_Problem requirements_: Each line of the material that mentions the word "results" is to be copied.

_Dataset extract_:
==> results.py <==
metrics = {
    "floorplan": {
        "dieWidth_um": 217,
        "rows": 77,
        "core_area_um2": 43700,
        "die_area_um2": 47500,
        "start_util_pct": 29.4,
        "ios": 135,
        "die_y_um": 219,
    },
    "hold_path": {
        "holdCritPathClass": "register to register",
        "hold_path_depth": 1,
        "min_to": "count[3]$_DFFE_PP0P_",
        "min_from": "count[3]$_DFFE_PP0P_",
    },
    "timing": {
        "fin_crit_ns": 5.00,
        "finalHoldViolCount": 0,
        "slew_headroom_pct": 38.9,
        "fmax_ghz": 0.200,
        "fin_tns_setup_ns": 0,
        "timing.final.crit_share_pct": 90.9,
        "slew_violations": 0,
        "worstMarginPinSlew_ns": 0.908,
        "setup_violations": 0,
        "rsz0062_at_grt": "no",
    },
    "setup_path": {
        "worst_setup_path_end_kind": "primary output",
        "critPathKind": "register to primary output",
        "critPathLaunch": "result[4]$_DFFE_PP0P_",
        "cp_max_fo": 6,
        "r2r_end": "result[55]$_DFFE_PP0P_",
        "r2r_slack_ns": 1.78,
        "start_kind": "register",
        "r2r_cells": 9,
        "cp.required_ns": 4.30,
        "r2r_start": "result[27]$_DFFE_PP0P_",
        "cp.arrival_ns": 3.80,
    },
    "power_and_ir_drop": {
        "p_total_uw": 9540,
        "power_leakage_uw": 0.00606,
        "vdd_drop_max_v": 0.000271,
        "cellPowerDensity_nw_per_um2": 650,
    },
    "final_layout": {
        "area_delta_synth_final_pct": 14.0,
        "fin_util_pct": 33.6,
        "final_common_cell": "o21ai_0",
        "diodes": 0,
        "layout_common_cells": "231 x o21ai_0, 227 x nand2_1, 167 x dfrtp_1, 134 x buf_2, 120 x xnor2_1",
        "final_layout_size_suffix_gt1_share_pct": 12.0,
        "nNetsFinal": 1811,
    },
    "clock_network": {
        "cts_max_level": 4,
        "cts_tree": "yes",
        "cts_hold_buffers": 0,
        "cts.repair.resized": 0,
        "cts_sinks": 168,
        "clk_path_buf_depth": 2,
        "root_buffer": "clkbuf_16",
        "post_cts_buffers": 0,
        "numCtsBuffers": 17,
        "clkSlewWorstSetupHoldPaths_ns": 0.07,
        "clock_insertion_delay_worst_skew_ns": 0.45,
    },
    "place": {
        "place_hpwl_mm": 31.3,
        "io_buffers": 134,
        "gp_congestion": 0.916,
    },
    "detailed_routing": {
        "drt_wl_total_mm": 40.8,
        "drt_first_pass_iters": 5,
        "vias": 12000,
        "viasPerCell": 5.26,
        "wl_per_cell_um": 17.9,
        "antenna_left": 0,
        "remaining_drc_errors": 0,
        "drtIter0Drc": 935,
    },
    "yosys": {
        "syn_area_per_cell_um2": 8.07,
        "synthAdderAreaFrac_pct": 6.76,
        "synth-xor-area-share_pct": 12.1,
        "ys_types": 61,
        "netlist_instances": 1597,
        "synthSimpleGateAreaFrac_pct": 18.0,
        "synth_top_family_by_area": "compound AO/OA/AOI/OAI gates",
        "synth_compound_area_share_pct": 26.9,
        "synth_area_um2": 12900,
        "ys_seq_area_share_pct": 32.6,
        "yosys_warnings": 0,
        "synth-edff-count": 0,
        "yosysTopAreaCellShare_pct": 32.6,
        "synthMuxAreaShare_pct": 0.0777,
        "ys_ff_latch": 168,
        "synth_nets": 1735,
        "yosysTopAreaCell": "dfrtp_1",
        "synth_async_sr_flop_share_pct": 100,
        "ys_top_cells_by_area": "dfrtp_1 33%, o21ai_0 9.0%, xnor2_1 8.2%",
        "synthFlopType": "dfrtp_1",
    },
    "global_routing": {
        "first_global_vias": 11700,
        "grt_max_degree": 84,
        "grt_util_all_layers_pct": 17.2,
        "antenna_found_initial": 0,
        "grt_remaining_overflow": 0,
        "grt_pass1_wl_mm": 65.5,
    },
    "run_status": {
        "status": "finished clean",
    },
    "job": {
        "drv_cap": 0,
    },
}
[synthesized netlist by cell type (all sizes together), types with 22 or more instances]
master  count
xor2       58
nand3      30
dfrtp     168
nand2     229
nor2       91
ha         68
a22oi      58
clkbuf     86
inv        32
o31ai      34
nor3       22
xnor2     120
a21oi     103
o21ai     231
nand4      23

* * *

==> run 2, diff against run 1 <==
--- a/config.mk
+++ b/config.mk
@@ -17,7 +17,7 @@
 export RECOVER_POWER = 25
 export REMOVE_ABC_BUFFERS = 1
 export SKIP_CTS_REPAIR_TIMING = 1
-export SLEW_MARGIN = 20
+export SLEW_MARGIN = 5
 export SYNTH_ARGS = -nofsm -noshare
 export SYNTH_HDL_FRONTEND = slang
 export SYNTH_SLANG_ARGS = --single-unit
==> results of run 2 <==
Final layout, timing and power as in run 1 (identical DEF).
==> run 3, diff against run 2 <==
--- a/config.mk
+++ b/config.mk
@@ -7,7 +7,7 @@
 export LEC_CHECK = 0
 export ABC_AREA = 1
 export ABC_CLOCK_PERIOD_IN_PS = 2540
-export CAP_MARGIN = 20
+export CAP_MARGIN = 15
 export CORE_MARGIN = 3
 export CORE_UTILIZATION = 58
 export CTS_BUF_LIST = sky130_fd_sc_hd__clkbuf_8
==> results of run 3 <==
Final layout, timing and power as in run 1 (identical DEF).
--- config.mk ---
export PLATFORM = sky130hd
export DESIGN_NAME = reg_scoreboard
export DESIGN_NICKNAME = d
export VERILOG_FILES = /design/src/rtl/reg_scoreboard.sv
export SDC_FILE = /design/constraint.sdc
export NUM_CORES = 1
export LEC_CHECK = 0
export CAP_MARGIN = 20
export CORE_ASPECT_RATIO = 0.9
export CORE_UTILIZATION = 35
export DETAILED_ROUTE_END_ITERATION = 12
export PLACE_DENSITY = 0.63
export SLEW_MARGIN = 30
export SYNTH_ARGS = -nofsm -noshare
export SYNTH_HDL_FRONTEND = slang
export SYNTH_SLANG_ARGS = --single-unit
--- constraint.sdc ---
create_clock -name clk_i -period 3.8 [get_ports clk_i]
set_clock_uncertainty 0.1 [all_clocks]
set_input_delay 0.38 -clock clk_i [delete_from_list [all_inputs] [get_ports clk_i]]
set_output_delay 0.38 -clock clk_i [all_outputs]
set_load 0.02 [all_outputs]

---

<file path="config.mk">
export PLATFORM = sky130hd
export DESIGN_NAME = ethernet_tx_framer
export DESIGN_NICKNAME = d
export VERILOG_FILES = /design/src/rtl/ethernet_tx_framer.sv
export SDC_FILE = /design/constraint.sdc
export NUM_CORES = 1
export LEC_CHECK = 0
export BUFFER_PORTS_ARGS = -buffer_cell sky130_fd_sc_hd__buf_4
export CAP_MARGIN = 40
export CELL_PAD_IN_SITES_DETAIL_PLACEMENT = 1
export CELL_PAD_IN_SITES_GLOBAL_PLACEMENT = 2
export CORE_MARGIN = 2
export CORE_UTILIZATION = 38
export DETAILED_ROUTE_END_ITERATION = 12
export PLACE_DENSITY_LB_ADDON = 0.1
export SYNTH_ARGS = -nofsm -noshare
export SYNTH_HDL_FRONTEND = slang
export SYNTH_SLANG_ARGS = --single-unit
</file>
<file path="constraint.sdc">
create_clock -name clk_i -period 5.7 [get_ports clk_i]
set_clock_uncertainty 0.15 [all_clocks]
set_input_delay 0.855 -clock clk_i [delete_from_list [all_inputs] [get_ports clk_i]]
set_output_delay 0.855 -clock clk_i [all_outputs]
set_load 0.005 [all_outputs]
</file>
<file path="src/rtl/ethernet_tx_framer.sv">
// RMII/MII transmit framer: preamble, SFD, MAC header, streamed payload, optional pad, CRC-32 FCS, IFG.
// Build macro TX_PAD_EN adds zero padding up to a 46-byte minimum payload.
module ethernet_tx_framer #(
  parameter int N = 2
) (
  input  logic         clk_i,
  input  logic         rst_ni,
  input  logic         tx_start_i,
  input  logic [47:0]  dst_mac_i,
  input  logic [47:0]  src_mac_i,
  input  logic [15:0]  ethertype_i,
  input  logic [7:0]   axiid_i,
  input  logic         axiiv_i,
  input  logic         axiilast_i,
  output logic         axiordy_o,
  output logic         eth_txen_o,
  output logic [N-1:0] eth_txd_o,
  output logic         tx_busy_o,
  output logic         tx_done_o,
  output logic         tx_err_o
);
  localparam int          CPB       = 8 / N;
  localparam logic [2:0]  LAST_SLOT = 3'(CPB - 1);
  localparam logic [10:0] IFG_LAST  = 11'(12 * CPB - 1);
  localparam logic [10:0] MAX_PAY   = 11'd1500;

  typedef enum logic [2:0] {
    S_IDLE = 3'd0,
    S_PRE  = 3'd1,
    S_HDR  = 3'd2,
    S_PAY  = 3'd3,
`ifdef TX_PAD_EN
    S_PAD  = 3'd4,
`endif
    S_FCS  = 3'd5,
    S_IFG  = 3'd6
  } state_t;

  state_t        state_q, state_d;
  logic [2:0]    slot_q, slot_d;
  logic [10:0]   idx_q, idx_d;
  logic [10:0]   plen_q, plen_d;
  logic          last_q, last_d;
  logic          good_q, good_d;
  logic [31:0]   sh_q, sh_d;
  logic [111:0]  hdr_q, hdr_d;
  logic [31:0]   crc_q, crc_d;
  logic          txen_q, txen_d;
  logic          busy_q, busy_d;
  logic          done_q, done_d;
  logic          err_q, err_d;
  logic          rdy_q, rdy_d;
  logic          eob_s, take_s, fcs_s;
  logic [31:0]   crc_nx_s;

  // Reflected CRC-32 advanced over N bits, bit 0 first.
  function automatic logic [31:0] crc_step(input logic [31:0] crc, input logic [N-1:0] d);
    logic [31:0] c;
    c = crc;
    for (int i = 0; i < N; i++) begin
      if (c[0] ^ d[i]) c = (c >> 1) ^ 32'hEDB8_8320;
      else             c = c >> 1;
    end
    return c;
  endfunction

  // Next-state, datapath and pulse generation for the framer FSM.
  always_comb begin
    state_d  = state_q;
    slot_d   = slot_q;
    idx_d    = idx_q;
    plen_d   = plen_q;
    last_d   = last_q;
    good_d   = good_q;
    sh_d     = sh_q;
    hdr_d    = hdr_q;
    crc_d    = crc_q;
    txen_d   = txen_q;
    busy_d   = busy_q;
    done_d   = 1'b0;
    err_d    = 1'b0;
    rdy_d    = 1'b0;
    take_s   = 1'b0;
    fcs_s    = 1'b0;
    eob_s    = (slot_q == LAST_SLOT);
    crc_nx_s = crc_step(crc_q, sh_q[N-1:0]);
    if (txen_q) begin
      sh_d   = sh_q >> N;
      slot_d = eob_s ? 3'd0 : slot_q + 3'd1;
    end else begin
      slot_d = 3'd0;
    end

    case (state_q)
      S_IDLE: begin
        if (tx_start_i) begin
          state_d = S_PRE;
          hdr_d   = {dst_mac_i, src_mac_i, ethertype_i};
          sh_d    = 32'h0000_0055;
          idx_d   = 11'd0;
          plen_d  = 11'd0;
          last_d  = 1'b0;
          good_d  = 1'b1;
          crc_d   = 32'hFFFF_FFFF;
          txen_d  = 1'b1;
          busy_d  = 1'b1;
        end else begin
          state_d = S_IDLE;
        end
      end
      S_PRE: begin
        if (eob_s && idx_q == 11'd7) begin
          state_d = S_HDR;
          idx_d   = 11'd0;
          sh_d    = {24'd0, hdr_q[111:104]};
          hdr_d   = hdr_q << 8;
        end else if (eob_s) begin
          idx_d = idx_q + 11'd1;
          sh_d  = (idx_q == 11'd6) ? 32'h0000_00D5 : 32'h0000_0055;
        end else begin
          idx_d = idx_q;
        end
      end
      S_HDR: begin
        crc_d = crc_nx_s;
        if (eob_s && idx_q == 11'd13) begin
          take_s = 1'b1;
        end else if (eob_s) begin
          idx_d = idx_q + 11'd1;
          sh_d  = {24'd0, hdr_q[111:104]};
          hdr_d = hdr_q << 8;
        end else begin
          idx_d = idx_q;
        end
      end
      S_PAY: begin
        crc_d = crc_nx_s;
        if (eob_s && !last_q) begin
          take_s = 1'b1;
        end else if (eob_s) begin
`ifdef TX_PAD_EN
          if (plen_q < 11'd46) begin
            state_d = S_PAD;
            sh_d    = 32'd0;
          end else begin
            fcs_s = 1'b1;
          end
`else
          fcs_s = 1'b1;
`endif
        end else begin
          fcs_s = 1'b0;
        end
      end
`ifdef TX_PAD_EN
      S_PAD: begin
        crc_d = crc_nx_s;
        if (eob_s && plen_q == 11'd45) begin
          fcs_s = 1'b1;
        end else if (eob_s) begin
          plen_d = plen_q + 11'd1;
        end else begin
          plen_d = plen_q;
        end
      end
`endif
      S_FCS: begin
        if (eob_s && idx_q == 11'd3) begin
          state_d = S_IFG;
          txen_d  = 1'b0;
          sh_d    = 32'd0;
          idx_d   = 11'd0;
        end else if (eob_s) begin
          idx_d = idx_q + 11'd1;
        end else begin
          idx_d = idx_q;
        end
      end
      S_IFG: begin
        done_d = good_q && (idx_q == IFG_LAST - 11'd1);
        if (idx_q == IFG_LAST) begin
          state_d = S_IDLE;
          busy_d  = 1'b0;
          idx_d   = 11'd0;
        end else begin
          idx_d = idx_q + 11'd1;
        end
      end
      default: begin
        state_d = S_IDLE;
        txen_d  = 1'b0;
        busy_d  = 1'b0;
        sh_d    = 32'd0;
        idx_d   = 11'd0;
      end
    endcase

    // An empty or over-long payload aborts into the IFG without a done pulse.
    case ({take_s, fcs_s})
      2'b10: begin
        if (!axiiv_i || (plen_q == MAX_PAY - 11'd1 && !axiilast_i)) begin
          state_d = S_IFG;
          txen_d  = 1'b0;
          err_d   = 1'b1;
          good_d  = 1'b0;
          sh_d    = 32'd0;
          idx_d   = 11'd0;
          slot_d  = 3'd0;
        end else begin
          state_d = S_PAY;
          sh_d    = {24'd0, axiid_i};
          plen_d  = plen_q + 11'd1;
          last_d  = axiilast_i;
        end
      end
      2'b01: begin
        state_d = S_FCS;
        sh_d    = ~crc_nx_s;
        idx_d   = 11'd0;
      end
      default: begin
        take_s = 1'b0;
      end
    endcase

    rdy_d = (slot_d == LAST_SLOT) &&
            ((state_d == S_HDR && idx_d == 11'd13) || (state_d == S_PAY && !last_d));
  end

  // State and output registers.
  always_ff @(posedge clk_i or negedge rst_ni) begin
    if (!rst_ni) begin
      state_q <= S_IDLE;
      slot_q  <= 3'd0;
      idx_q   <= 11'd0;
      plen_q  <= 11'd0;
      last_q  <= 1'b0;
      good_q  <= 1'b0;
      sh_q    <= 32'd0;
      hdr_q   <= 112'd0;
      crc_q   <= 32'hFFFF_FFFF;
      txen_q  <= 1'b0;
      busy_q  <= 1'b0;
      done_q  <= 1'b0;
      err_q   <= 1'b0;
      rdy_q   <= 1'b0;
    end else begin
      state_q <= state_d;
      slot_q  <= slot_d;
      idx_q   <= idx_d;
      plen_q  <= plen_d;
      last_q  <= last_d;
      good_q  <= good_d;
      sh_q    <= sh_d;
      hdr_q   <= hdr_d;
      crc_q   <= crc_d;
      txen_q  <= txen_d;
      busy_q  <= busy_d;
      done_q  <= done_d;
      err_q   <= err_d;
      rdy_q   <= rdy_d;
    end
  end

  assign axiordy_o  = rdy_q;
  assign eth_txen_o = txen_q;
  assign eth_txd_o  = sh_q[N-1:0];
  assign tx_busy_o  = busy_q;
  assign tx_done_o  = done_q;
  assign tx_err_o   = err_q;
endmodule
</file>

_Finished task_:
==> results.py <==
==> results of run 2 <==
==> results of run 3 <==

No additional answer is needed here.